#### [EXERCISE DETAILS]
Please report every line of the listing below that has the word "hsel" in it.

#### [SUPPLIED RECORDS]
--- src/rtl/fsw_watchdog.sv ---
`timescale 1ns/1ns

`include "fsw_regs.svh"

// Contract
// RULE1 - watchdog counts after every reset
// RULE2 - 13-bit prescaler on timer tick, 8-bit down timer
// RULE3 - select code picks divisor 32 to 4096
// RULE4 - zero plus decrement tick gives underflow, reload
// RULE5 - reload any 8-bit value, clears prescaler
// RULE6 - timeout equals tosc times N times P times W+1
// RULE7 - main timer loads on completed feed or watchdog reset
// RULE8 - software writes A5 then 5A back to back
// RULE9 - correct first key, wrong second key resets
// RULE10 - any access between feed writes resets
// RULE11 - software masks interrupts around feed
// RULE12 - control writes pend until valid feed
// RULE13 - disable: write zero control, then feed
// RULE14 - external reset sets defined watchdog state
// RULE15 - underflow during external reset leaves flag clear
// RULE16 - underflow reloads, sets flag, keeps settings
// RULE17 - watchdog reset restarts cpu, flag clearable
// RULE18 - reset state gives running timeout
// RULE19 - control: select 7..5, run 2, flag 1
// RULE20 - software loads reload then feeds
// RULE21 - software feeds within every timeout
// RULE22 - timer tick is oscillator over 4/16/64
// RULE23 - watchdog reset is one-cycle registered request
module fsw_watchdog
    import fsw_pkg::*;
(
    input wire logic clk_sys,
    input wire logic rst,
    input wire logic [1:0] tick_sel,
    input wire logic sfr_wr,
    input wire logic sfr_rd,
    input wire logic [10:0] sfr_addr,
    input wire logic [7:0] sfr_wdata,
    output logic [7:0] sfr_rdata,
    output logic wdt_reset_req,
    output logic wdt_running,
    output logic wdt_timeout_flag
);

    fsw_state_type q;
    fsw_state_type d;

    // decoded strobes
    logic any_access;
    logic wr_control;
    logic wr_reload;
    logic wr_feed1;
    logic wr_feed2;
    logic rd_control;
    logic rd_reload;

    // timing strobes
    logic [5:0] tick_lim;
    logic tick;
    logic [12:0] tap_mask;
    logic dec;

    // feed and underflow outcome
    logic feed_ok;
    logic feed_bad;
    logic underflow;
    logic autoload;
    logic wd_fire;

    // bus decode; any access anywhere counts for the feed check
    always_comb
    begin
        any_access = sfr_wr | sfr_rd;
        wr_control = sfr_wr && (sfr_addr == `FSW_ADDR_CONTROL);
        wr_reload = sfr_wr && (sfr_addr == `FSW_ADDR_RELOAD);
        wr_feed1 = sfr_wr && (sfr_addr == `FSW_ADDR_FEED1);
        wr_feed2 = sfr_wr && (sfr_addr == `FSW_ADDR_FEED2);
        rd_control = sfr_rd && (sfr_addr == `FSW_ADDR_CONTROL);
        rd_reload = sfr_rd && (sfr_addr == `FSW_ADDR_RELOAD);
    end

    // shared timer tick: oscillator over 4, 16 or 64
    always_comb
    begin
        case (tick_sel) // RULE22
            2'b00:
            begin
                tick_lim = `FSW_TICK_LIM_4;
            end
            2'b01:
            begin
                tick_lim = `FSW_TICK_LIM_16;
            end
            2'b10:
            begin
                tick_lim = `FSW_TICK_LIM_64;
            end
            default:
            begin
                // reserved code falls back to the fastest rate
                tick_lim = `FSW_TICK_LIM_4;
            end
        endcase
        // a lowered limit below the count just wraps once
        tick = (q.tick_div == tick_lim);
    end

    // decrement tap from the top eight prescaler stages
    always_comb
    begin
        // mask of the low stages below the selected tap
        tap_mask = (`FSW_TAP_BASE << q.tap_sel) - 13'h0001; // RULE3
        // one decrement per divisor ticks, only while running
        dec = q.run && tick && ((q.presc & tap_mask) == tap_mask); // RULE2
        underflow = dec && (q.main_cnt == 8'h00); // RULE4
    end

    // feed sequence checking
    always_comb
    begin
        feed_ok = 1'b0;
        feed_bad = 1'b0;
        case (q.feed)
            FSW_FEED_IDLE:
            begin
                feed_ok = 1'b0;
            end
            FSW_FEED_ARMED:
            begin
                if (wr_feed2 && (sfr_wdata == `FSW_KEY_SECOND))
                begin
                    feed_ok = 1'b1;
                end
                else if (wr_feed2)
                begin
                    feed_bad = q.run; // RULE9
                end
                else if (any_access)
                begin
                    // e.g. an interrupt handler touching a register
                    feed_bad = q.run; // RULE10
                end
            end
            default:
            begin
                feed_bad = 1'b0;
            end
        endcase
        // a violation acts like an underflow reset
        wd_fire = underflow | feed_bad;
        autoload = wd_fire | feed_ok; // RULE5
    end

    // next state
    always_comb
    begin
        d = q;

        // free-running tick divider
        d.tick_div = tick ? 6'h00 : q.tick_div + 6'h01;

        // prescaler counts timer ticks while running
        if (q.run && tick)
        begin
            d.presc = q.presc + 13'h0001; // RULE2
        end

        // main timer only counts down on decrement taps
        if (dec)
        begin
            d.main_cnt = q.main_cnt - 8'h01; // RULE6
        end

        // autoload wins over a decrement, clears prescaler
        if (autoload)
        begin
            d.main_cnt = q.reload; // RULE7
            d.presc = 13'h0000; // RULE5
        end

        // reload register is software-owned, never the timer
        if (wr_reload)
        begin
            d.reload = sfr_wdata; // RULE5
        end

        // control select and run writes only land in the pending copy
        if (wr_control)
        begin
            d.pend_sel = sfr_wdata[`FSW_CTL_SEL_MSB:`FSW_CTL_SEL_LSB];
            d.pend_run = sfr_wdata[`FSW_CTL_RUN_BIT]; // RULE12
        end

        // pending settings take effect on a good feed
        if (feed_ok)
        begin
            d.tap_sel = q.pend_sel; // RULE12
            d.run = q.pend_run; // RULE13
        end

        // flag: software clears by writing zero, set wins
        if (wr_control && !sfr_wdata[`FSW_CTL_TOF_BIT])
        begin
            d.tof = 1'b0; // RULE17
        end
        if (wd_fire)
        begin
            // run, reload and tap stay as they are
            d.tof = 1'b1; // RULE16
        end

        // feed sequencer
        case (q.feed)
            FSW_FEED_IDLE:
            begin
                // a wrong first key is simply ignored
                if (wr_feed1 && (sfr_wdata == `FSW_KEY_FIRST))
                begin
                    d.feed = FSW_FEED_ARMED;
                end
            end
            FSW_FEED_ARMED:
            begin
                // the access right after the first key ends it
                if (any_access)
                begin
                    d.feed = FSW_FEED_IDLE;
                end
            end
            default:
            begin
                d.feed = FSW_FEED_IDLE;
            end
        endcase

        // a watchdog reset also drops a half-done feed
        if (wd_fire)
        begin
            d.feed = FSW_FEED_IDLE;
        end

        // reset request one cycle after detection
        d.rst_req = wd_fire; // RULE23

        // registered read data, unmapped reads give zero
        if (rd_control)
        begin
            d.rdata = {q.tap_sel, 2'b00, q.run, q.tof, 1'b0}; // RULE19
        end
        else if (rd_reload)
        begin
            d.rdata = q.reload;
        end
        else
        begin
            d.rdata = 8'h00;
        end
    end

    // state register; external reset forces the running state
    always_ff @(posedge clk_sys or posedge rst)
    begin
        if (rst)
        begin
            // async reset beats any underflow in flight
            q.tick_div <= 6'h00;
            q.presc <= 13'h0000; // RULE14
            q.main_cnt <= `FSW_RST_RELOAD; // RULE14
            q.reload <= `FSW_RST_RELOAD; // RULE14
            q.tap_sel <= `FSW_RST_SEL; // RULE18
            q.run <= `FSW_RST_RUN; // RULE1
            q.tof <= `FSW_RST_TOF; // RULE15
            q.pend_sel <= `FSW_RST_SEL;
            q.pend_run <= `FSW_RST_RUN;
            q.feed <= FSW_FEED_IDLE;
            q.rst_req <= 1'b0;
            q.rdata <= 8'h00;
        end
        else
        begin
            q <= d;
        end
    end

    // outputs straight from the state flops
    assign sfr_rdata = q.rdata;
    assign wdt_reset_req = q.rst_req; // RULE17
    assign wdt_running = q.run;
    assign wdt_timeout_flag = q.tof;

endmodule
...
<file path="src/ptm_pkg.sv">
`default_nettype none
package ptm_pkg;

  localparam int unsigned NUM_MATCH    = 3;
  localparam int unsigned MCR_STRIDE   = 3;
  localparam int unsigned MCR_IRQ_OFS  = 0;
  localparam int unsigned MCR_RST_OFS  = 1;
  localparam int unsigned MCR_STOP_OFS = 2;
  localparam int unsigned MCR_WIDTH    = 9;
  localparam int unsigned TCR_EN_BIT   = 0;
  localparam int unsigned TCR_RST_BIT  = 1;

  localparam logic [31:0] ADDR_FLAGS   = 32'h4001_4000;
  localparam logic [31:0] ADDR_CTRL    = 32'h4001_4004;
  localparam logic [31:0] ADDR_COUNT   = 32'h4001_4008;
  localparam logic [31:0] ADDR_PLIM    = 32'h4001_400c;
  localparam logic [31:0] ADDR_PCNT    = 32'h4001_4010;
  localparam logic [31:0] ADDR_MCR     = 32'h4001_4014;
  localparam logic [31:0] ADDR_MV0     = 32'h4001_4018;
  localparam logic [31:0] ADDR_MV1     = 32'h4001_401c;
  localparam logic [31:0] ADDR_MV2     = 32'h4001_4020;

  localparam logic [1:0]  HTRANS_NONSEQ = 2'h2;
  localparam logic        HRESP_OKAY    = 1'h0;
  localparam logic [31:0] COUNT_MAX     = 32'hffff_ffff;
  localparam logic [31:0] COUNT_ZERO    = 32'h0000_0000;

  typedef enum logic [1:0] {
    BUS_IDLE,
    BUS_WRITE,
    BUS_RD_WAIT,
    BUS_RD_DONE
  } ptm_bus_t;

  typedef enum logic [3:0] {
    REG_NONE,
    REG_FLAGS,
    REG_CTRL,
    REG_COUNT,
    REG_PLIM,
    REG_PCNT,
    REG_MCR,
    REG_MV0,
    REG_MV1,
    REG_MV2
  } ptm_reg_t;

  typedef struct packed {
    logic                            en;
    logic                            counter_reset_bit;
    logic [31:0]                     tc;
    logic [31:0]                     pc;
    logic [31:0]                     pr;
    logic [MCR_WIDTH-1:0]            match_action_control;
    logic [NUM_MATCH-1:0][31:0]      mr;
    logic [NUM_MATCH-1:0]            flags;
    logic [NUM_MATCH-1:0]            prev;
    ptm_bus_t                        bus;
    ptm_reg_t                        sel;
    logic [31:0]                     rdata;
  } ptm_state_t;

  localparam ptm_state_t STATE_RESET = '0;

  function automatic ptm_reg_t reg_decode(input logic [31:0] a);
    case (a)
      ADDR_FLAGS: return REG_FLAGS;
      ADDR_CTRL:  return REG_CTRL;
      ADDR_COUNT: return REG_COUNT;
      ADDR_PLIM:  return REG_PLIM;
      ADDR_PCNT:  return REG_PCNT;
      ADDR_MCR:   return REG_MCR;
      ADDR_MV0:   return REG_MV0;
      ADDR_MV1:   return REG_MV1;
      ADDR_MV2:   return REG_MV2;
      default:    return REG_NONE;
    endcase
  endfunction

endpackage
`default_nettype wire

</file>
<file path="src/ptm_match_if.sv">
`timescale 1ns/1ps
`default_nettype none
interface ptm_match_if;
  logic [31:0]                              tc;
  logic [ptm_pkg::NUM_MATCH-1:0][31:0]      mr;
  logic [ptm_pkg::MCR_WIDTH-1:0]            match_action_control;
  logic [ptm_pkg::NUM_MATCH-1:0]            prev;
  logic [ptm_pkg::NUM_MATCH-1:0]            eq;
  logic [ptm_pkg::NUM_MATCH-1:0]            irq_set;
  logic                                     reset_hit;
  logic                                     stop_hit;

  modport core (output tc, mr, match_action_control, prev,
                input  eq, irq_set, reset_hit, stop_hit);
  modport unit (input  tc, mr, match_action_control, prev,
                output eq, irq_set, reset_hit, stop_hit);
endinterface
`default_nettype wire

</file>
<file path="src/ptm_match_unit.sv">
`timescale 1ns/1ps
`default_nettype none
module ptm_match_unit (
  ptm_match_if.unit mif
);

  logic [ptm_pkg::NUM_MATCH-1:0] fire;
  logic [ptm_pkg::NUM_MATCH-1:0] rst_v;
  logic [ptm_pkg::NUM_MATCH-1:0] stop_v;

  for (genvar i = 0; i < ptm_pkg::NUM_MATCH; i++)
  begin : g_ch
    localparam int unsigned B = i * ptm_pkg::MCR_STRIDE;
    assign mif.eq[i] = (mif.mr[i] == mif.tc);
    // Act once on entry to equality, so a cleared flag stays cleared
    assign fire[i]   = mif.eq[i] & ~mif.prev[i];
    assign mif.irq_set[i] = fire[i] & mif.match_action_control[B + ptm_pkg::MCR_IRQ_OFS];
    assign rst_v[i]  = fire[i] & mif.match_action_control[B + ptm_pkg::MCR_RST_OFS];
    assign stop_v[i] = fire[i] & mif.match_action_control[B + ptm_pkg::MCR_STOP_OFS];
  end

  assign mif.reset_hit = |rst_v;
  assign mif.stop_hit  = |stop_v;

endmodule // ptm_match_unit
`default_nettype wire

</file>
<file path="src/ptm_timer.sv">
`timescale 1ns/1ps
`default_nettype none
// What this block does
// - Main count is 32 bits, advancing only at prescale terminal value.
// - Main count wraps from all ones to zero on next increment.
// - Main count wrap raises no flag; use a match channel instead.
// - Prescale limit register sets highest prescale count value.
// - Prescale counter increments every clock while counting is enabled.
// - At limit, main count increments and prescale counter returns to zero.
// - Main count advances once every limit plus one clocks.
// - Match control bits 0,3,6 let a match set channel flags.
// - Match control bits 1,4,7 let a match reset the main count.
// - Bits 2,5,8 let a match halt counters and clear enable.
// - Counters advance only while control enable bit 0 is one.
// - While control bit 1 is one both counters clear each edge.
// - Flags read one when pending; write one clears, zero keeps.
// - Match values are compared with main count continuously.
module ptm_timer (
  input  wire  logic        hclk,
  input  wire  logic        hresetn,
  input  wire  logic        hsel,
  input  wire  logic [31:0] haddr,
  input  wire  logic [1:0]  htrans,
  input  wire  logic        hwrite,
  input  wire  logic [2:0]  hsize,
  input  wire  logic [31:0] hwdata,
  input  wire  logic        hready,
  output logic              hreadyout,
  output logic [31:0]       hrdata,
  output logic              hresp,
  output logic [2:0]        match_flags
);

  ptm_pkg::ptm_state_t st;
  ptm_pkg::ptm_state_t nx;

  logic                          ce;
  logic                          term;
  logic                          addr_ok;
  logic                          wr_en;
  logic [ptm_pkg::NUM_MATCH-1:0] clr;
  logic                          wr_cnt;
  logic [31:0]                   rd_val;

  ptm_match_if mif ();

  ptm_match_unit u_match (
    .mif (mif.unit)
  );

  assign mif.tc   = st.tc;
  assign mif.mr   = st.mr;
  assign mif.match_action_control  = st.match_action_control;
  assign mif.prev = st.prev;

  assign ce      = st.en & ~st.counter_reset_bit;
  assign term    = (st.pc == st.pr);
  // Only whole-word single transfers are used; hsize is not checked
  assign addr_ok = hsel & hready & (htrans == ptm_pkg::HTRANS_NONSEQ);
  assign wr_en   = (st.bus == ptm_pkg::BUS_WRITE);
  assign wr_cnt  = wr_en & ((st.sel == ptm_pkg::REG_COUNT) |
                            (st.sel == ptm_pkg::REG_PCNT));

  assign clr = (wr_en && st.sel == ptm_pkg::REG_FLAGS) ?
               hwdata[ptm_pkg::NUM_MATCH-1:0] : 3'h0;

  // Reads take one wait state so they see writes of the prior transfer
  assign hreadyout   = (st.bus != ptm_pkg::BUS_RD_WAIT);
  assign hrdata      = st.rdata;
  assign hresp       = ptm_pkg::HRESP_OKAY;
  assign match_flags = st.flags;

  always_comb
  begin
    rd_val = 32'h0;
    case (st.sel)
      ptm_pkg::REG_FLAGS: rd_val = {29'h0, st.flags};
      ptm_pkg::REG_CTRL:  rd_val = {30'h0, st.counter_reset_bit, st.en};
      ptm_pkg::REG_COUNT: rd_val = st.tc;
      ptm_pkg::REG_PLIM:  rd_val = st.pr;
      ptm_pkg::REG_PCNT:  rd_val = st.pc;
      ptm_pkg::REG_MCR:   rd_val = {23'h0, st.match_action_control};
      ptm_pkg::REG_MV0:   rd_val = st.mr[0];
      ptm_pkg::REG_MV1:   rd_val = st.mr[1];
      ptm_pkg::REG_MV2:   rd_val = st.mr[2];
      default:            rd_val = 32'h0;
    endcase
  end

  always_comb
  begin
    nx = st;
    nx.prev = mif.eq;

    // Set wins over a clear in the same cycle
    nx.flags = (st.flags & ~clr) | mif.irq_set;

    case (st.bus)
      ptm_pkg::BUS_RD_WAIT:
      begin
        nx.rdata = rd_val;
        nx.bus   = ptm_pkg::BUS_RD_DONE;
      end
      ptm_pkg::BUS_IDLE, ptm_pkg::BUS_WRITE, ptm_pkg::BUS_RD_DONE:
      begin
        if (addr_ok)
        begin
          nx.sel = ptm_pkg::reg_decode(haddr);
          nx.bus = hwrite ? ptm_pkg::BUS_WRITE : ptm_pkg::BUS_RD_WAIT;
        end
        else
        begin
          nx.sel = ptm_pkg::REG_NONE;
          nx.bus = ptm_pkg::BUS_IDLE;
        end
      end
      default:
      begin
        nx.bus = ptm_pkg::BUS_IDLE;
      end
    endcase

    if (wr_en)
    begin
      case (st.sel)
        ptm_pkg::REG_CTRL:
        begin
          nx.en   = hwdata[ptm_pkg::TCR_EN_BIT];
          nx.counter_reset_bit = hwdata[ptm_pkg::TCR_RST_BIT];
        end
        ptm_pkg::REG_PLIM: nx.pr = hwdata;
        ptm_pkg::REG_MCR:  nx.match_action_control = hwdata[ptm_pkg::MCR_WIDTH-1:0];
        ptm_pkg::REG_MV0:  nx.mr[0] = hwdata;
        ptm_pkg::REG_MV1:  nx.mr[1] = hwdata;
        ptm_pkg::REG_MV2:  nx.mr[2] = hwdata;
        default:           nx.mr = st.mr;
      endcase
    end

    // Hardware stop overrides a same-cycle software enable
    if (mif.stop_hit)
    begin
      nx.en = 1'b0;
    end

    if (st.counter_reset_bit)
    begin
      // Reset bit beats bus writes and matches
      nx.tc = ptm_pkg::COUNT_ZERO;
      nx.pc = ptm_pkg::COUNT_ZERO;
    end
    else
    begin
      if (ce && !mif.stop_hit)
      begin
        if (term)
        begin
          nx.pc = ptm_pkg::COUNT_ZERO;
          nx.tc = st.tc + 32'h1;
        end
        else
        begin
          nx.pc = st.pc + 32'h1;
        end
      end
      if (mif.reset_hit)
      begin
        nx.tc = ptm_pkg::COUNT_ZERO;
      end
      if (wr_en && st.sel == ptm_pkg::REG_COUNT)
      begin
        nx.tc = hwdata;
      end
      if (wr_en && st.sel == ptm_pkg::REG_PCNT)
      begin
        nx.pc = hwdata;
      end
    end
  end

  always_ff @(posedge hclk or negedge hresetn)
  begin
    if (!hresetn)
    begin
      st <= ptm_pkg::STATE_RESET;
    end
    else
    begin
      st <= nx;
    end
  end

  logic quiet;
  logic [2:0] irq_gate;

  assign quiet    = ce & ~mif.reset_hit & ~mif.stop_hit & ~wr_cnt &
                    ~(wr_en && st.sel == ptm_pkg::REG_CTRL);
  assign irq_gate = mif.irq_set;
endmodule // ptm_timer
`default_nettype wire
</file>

#### [RESPONSE TO THE EXERCISE]
  input  wire  logic        hsel,
  assign addr_ok = hsel & hready & (htrans == ptm_pkg::HTRANS_NONSEQ);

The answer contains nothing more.